18 May 2011 6:26 GMT / By Stuart Miles
HP and Dell are starting to feel the heat after both companies posted results that showed the desktop PC is slowly dying, as people continue to move away from traditional computing options to more mobile-centric devices like smartphones and tablets.
While HP actually reported revenues that improved on the same quarter a year ago (by 3 per cent if you're counting) it’s had to issue a warning that the rest of the year isn’t looking so great.
Dell too has bucked industry trends announcing better than expected results, however, like HP, both companies' results relied on enterprise rather than consumer spending.

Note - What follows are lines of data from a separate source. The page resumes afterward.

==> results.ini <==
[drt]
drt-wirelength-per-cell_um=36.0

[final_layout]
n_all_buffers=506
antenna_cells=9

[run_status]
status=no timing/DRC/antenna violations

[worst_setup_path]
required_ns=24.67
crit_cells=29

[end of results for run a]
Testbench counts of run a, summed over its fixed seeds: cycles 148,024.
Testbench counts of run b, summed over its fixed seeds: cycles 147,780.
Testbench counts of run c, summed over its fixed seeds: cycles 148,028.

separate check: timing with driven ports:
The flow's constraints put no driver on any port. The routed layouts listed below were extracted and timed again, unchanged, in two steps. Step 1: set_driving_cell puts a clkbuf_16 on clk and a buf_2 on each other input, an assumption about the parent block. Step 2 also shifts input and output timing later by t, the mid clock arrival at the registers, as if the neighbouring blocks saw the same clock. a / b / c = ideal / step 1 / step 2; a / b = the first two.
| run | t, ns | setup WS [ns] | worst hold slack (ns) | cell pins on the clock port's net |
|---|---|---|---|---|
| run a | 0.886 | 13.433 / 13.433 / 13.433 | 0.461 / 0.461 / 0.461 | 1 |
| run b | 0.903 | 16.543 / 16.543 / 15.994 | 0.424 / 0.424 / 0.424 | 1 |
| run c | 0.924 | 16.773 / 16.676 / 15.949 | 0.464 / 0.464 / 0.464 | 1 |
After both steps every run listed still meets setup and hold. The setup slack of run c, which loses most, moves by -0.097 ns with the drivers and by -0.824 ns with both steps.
Background: an optimization exercise with open tools, aiming at small area, a short achievable clock period and few clock cycles per item. Do not read the settings as production practice. Where RTL was checked, it was by simulation tests only, not by an equivalence proof against the original. Power is estimated from default activity; no workload was simulated.

==> inputs of job 7373 <==
==> flow/design.v (excerpt) <==
module desc_intake (
    input  wire        clk,
    input  wire        rst,
    input  wire [1:0]  variant,      
    input  wire        in_valid,
    output wire        in_ready,
    input  wire [31:0] in_data,
    input  wire [5:0]  in_ring,
    input  wire [63:0] in_now,
    input  wire        rel_valid,
    input  wire [6:0]  rel_slot,
    output reg         out_valid,
    input  wire        out_ready,
    output reg         out_accept,
    output reg  [7:0]  out_status,
    output reg  [31:0] out_result,
    output reg  [15:0] out_tag,
    output reg  [15:0] out_opcode,
    output reg  [5:0]  out_ring
);
==> flow/config.mk <==
export PLATFORM = sky130hd
export DESIGN_NAME = desc_intake
export DESIGN_NICKNAME = desc_intake
export VERILOG_FILES = /design/flow/design.v
export SDC_FILE = /design/flow/constraint.sdc
export NUM_CORES = 4
export LEC_CHECK = 0
export CAP_MARGIN = 20
export CORE_MARGIN = 2
export CORE_UTILIZATION = 40
export CTS_CLUSTER_DIAMETER = 100
export CTS_CLUSTER_SIZE = 30
export PLACE_DENSITY = 0.6
export SETUP_SLACK_MARGIN = 4.5
export SLEW_MARGIN = 20
==> flow/constraint.sdc <==
create_clock -name core_clock -period 7.0 [get_ports {clk}]
set_input_delay 1.4000 -clock core_clock [delete_from_list [all_inputs] [get_ports {clk}]]
set_output_delay 1.4000 -clock core_clock [all_outputs]
set_load 0.01 [all_outputs]
run.sh (not shown) runs the stock make flow with config.mk's settings and CLKGATE_MAP_FILE= SYNTH_SCRIPT=/design/flow/synth_recipe.tcl, a recipe that flattens the netlist after the stock synthesis.
==> job 6570: changes against job 7373 <==
--- a/flow/design.v
+++ b/flow/design.v
@@ -132,19 +132,17 @@
     wire t100 = x[17] ^ t56;
     wire t101 = x[20] ^ t55;
     wire t102 = t40 ^ t60;
     wire t103 = t70 ^ t90;
     wire t104 = t52 ^ t59;
     wire t105 = t36 ^ t67;
-    wire t106 = x[4] ^ t61;
-    wire t107 = t36 ^ t62;
-    assign crc_next[0] = (t106 ^ (t92 ^ (t56 ^ (x[28] ^ t47))));
+    assign crc_next[0] = ((t56 ^ ((x[28] ^ x[4]) ^ t47)) ^ (t61 ^ t92));
     assign crc_next[1] = ((t71 ^ t93) ^ (t78 ^ (t53 ^ t48)));
     assign crc_next[2] = ((t79 ^ t80) ^ (((x[6] ^ t40) ^ t49) ^ (t67 ^ t68)));
     assign crc_next[3] = (t72 ^ (((t39 ^ t73) ^ t51) ^ (t57 ^ t81)));
-    assign crc_next[4] = ((t74 ^ t94) ^ t107);
+    assign crc_next[4] = (t94 ^ ((t36 ^ t74) ^ t62));
     assign crc_next[5] = (t72 ^ (((x[28] ^ x[6]) ^ t58) ^ t71));
     assign crc_next[6] = (t95 ^ (((t43 ^ t74) ^ t83) ^ t71));
     assign crc_next[7] = (t97 ^ ((t45 ^ t84) ^ t96));
     assign crc_next[8] = (((x[26] ^ t57) ^ t98) ^ (t86 ^ (t70 ^ t85)));
     assign crc_next[9] = (((t76 ^ (x[31] ^ t75)) ^ t99) ^ (t79 ^ (t45 ^ t48)));
     assign crc_next[10] = (t80 ^ ((t32 ^ t53) ^ t51));
@@ -155,23 +153,23 @@
     assign crc_next[15] = (t62 ^ (((x[14] ^ x[20]) ^ t51) ^ t102));
     assign crc_next[16] = (t97 ^ (((x[29] ^ t73) ^ t60) ^ (t68 ^ t87)));
     assign crc_next[17] = (t98 ^ ((t35 ^ ((x[16] ^ x[1]) ^ (x[23] ^ x[28]))) ^ (t52 ^ t89)));
     assign crc_next[18] = (t103 ^ ((t41 ^ t43) ^ (((x[10] ^ x[22]) ^ (x[31] ^ x[9])) ^ (t32 ^ t37))));
     assign crc_next[19] = (t68 ^ (((x[18] ^ x[21]) ^ (x[24] ^ x[30])) ^ t51));
     assign crc_next[20] = ((t77 ^ (t44 ^ t64)) ^ t93);
-    assign crc_next[21] = (((x[9] ^ (x[12] ^ x[1])) ^ t94) ^ t106);
+    assign crc_next[21] = (t94 ^ (((x[12] ^ x[1]) ^ (x[4] ^ x[9])) ^ t61));
     assign crc_next[22] = (t63 ^ ((((x[14] ^ x[28]) ^ t41) ^ t49) ^ (t81 ^ t91)));
     assign crc_next[23] = (((x[20] ^ t54) ^ t78) ^ (t83 ^ t89));
     assign crc_next[24] = (((t34 ^ t69) ^ t100) ^ (t104 ^ t62));
     assign crc_next[25] = (((t38 ^ ((x[2] ^ x[31]) ^ t34)) ^ t105) ^ (t61 ^ t92));
     assign crc_next[26] = (t99 ^ (t103 ^ t105));
     assign crc_next[27] = (t72 ^ ((((x[18] ^ x[2]) ^ t42) ^ t88) ^ t63));
     assign crc_next[28] = ((t102 ^ t63) ^ (t85 ^ (t53 ^ t45)));
     assign crc_next[29] = ((t49 ^ t50) ^ (t60 ^ (((x[12] ^ x[23]) ^ t54) ^ t47)));
     assign crc_next[30] = (t104 ^ (((x[3] ^ t37) ^ t56) ^ (t57 ^ t91)));
-    assign crc_next[31] = (((t75 ^ ((x[22] ^ x[25]) ^ t65)) ^ t61) ^ t107);
+    assign crc_next[31] = (t62 ^ ((((x[22] ^ x[25]) ^ t36) ^ (t65 ^ t75)) ^ t61));
     reg          op_known;
     reg  [7:0]   op_kinds;
     reg  [4:0]   op_pid;
     always @* begin
         op_known = 1'b0;
         op_kinds = 8'h00;
==> summary of the runs <==
- Sequential power is about the same in job 6570 and job 7373.
- Against job 7373, the clock-buffer cell count of job 6570 is higher by 4.
- Against job 7373, the synthesized cell count of job 6570 is larger by 0.43%.
- In job 7373 the combinational power is smaller than in job 6570, by 11%.
- Flip-flop and latch count is the same in job 7373 and job 6570.
- Against job 7373, the first-iteration DRC count of job 6570 is larger by about 17%.
- Core utilization: job 7373 is higher than job 6570 (0.70 points).
- Of job 7373 and job 6570, job 6570 has the higher maximum frequency (gap 3.2%, measured against job 6570).
- Die area: job 6570 is higher than job 7373 (0.65%).
- Via count: job 7373 is lower than job 6570 (1.5%).
No functional check of the RTL was part of any run of this note.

For HP it's a more worrying story, for aside from the kerfuffle over having to choose a new CEO in October, the last CEO getting embroiled in a sexual harassment case, and buying Palm to boost its smartphone and tablet opportunities; consumers aren’t, it seems, buying into what the company has to offer as much as they have previously.
“The steepness of our Q2 decline (in consumer PC sales) is greater than we anticipated” Leo Apotheker, the current HP CEO said in an earnings report call on Tuesday, suggesting that the days of a beige computer in your spare room are well and truly over.
Apotheker, who came from the business to business market, rather than consumerland, says that consumer PC sales fell 23 per cent in total in the quarter for HP.
That’s a big drop and likely to be one of the main factors for concern moving forward, as people look for sexier, easier to use tablets over traditional boring desktop PCs.
While HP offers its high value design and music focused HP Beats and HP Envy ranges, it’s yet to launch its tablet offering, the HP TouchPad.
Expected in June, many are sceptical as to whether it’s too little too late, and whether the market will be able to take yet another operating system beyond Apple’s iOS, Google’s Android, and BlackBerry’s QNX powered PlayBook.
The HP Veer, launched on AT&T in the US this week, is the first of the three new devices announced by HP earlier this year following the Palm buyout, though it hasn’t been well received in the US by reviewers.
Dell in the meantime has started to shift away from desktop PCs. It's already got two Android powered tablets on the market, the Dell Streak 5 and the Dell Streak 7, with the promise of more before the year's out. Likewise it's been a lot more aggressive in updating its laptop line to keep up with consumer demands and changing attitudes.
It looks like it’s going to be a tough year ahead for the PC makers.